> **Brief**:
Read through the listing, and wherever a line holds the word "global", return it.

> **Entries shown**:
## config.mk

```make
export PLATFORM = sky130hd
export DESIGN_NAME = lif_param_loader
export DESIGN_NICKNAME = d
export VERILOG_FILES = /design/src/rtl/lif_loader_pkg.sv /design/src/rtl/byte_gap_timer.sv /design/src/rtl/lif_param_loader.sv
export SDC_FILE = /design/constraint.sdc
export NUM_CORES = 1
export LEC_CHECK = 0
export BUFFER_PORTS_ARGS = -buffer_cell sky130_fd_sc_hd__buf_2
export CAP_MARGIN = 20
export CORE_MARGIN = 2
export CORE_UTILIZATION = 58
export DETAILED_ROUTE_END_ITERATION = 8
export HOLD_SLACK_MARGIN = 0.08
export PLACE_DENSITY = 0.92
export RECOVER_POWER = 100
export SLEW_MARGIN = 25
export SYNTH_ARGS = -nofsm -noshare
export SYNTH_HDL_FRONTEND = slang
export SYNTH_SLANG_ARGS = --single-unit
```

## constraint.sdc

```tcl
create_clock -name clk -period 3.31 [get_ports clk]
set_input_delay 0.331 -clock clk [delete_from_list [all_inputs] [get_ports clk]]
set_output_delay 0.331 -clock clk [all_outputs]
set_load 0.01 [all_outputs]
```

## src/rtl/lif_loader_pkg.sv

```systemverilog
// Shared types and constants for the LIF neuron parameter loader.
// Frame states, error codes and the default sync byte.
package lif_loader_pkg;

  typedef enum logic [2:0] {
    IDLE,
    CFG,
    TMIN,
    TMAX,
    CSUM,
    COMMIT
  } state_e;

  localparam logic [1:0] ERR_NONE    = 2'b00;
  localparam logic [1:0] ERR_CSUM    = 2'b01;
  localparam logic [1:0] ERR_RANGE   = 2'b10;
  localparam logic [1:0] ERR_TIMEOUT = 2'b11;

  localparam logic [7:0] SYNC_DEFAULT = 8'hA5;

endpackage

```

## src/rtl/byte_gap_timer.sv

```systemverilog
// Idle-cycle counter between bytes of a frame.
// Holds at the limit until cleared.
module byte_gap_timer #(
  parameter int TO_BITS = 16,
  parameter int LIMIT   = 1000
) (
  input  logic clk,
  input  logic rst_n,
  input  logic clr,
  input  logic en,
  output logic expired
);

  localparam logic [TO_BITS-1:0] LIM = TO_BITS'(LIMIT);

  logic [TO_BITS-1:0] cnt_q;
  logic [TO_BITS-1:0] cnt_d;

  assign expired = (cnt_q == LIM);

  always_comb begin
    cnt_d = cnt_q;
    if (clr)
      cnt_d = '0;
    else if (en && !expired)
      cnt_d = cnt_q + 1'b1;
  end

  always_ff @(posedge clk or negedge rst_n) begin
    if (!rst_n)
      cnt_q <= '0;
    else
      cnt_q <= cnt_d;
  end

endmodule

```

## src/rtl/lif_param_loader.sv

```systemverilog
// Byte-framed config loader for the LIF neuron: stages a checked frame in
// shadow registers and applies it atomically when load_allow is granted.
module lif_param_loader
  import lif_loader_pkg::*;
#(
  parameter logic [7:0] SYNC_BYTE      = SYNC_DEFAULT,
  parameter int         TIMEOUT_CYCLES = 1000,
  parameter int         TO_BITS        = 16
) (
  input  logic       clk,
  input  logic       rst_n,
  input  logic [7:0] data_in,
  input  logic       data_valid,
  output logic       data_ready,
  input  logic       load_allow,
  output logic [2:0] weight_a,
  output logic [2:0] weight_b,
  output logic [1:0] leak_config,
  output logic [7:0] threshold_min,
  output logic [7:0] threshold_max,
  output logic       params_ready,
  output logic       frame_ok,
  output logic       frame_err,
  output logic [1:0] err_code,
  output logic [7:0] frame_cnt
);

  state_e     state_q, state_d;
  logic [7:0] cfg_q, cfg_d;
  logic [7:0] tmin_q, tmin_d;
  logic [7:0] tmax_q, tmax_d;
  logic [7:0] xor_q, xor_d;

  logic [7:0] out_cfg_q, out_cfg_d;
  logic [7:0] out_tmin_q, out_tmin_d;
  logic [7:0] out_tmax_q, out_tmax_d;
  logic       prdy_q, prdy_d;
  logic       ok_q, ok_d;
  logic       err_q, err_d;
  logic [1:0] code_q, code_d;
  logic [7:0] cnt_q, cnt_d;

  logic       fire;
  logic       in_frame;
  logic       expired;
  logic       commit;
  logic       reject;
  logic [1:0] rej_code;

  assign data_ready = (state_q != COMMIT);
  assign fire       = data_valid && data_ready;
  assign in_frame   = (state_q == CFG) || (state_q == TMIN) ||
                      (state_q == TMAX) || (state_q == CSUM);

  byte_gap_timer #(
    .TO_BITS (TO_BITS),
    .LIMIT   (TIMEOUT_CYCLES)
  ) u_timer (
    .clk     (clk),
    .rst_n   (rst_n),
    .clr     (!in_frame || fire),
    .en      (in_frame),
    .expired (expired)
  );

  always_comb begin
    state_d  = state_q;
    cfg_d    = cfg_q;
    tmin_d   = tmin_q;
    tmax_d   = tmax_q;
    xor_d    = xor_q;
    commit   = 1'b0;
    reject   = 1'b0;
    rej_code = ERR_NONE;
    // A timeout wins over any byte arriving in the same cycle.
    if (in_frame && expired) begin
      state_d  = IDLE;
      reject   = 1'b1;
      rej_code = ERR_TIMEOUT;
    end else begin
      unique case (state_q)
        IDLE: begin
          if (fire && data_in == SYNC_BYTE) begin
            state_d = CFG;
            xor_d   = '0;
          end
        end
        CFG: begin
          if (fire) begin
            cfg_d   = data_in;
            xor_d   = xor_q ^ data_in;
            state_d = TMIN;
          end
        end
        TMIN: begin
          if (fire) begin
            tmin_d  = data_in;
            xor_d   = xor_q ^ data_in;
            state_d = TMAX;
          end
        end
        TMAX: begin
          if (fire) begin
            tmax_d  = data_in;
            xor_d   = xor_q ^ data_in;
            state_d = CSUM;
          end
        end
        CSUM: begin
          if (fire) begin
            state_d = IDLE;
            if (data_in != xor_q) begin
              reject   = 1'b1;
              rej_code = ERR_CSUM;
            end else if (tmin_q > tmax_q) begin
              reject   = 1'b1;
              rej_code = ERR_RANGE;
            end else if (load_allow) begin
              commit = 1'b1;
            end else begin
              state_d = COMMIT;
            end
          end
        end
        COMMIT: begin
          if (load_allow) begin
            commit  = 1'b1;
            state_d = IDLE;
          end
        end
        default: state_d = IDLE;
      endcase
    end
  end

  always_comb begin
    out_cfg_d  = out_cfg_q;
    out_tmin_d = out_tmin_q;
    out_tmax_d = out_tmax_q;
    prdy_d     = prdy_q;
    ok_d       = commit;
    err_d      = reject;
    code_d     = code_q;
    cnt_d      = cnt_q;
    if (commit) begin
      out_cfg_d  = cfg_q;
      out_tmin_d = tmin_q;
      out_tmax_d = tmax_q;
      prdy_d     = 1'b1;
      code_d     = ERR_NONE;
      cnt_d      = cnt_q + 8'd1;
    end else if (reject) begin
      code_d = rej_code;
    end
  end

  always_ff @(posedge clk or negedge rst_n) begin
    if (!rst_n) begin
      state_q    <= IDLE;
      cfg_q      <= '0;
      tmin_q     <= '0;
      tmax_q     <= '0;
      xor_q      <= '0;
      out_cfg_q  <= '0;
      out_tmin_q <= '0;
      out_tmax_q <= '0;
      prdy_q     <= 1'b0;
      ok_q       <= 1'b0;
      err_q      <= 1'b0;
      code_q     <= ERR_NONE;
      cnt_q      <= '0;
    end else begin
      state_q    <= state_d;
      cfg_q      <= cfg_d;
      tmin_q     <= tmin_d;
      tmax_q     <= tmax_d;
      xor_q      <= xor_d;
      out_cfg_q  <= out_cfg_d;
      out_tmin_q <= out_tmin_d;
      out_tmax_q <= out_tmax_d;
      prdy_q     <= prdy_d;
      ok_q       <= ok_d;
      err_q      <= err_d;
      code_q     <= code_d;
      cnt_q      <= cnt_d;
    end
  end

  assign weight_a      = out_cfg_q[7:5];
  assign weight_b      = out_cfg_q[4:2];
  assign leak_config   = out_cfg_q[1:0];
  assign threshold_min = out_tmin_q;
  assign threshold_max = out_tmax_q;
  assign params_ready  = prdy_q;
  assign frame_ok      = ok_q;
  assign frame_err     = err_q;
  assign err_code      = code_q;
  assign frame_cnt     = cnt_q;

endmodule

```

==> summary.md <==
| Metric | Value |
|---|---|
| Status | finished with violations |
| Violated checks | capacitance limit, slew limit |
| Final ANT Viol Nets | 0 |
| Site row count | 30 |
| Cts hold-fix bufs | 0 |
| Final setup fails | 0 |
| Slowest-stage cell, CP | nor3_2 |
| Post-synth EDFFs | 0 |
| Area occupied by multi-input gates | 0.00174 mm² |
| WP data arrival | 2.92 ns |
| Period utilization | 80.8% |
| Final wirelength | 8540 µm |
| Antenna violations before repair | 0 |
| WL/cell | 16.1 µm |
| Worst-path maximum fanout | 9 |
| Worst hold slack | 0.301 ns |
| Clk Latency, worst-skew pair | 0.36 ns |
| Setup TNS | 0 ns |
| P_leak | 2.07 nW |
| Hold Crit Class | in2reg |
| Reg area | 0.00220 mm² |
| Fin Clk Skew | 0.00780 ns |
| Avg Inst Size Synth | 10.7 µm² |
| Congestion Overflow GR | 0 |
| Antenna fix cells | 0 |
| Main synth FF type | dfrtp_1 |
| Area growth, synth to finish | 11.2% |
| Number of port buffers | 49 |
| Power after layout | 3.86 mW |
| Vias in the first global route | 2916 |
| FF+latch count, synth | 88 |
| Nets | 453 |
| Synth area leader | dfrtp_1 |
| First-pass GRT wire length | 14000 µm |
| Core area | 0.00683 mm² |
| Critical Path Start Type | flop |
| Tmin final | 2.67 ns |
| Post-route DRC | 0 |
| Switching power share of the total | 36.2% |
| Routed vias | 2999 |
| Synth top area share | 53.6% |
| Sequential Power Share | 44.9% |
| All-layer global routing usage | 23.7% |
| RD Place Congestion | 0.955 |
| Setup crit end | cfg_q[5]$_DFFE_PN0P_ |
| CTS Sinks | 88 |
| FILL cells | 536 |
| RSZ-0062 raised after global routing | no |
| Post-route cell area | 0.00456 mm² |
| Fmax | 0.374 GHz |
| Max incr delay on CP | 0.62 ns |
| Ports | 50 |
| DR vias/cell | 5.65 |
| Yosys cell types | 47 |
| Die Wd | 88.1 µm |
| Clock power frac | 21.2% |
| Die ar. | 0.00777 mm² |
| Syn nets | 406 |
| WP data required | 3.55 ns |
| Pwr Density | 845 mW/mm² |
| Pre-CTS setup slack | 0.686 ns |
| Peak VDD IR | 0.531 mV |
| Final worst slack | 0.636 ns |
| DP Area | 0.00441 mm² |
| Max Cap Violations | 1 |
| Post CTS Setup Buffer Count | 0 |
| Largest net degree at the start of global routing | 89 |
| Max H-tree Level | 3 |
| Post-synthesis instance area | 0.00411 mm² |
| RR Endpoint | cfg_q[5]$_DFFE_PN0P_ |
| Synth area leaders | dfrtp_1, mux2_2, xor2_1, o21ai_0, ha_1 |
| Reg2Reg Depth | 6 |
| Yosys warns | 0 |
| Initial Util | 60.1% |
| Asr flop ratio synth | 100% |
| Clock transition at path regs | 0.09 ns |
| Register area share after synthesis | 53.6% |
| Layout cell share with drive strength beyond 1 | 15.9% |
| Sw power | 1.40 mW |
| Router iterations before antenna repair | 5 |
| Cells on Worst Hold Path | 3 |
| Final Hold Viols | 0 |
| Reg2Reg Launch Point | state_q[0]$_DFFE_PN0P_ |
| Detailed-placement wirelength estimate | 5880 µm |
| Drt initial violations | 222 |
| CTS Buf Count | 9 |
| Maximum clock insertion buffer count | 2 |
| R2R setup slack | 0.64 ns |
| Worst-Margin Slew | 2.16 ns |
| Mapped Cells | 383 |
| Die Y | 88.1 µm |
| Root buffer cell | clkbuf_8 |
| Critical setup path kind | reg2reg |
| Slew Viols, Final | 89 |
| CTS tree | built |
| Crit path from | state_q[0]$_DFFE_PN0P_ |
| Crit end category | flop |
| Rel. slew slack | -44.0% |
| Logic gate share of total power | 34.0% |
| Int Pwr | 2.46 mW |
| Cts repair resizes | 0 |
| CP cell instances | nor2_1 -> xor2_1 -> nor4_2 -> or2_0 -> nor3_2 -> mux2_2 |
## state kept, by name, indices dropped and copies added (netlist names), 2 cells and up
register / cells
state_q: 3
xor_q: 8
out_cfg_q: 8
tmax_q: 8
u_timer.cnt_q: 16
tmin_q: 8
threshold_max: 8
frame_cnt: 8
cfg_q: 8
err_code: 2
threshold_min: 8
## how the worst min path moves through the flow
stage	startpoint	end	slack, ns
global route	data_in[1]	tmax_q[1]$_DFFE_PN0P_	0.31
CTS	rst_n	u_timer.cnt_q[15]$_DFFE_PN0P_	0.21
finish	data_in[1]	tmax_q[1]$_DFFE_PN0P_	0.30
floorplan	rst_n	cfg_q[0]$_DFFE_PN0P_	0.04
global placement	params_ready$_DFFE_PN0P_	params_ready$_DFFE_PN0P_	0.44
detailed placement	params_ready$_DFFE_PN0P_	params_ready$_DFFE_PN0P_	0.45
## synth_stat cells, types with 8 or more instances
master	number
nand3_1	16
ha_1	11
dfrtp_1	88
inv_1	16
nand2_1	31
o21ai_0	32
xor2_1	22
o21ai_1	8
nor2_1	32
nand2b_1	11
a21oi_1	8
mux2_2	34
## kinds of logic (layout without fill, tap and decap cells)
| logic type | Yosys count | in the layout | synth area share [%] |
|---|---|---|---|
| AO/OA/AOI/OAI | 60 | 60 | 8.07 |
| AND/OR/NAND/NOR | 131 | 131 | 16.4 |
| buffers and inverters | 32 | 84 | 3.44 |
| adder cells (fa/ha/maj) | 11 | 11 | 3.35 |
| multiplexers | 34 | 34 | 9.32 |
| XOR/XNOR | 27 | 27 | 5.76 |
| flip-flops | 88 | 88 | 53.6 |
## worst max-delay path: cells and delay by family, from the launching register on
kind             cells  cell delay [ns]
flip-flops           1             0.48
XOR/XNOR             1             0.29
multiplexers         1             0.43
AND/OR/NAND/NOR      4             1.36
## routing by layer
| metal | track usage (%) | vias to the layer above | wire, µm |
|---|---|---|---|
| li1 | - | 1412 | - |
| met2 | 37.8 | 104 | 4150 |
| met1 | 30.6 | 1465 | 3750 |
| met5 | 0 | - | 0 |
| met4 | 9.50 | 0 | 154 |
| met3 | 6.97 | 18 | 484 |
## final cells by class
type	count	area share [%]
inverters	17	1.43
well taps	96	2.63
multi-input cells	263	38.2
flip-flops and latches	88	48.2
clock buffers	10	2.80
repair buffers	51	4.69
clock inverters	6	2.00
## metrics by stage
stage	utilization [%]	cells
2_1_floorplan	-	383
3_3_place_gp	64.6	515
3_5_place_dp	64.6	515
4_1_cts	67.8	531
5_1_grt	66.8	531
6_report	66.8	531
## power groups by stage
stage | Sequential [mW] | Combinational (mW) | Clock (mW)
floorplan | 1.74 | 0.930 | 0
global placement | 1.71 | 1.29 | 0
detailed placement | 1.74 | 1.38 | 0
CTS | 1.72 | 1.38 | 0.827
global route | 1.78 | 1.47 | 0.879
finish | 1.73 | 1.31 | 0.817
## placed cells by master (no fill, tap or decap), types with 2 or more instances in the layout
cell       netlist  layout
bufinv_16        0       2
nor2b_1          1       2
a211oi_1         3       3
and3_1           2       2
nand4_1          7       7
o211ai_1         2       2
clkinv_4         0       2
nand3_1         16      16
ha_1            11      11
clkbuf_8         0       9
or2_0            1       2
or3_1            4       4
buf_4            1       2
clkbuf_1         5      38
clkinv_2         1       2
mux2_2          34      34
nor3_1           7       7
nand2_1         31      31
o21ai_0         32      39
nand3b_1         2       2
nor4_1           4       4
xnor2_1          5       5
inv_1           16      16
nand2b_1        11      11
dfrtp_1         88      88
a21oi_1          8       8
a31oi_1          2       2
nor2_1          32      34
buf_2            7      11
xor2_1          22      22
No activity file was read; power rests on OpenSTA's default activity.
--
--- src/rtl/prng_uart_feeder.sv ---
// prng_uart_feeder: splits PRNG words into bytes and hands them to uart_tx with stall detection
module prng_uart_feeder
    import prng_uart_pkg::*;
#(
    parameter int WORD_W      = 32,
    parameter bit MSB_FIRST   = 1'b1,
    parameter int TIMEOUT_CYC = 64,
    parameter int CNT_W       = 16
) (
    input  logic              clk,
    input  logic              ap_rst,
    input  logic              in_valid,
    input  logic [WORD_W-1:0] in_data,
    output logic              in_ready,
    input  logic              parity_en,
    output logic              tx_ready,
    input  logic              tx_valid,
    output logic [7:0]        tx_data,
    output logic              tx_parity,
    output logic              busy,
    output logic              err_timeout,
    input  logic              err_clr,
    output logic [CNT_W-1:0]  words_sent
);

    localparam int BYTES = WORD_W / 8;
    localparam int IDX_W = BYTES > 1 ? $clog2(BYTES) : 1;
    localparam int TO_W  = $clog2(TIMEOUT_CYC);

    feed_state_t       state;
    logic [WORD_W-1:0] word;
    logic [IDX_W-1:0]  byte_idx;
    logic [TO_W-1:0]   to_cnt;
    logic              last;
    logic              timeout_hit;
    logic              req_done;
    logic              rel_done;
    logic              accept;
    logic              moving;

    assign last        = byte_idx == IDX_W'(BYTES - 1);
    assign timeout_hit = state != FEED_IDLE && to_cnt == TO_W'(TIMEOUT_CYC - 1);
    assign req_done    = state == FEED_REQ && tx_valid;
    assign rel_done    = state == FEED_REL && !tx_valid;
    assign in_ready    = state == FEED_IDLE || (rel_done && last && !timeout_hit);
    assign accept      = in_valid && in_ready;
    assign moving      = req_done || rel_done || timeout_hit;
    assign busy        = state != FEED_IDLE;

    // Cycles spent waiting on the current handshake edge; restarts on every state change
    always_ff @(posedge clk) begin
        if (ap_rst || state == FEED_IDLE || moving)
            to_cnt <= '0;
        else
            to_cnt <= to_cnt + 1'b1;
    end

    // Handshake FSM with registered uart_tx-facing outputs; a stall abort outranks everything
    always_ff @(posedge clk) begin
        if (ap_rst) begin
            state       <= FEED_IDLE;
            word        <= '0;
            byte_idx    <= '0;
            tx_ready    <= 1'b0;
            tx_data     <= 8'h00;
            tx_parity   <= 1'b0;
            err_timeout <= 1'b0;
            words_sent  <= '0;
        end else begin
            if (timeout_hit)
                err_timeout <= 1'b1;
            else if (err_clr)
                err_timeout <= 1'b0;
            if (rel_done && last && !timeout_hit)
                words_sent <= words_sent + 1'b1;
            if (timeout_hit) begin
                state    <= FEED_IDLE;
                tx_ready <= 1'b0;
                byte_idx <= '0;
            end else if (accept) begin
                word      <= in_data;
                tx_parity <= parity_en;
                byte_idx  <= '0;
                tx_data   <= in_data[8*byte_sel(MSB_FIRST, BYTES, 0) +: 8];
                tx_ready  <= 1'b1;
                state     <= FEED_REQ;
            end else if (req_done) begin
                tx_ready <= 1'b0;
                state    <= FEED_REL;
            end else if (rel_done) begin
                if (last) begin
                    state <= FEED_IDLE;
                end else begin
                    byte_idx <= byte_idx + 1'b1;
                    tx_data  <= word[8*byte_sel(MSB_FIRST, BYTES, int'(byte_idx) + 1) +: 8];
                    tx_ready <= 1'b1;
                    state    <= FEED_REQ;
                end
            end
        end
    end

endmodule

> **Task response**:
| Vias in the first global route | 2916 |
| All-layer global routing usage | 23.7% |
| RSZ-0062 raised after global routing | no |
| Largest net degree at the start of global routing | 89 |
global route	data_in[1]	tmax_q[1]$_DFFE_PN0P_	0.31
global placement	params_ready$_DFFE_PN0P_	params_ready$_DFFE_PN0P_	0.44
global placement | 1.71 | 1.29 | 0
global route | 1.78 | 1.47 | 0.879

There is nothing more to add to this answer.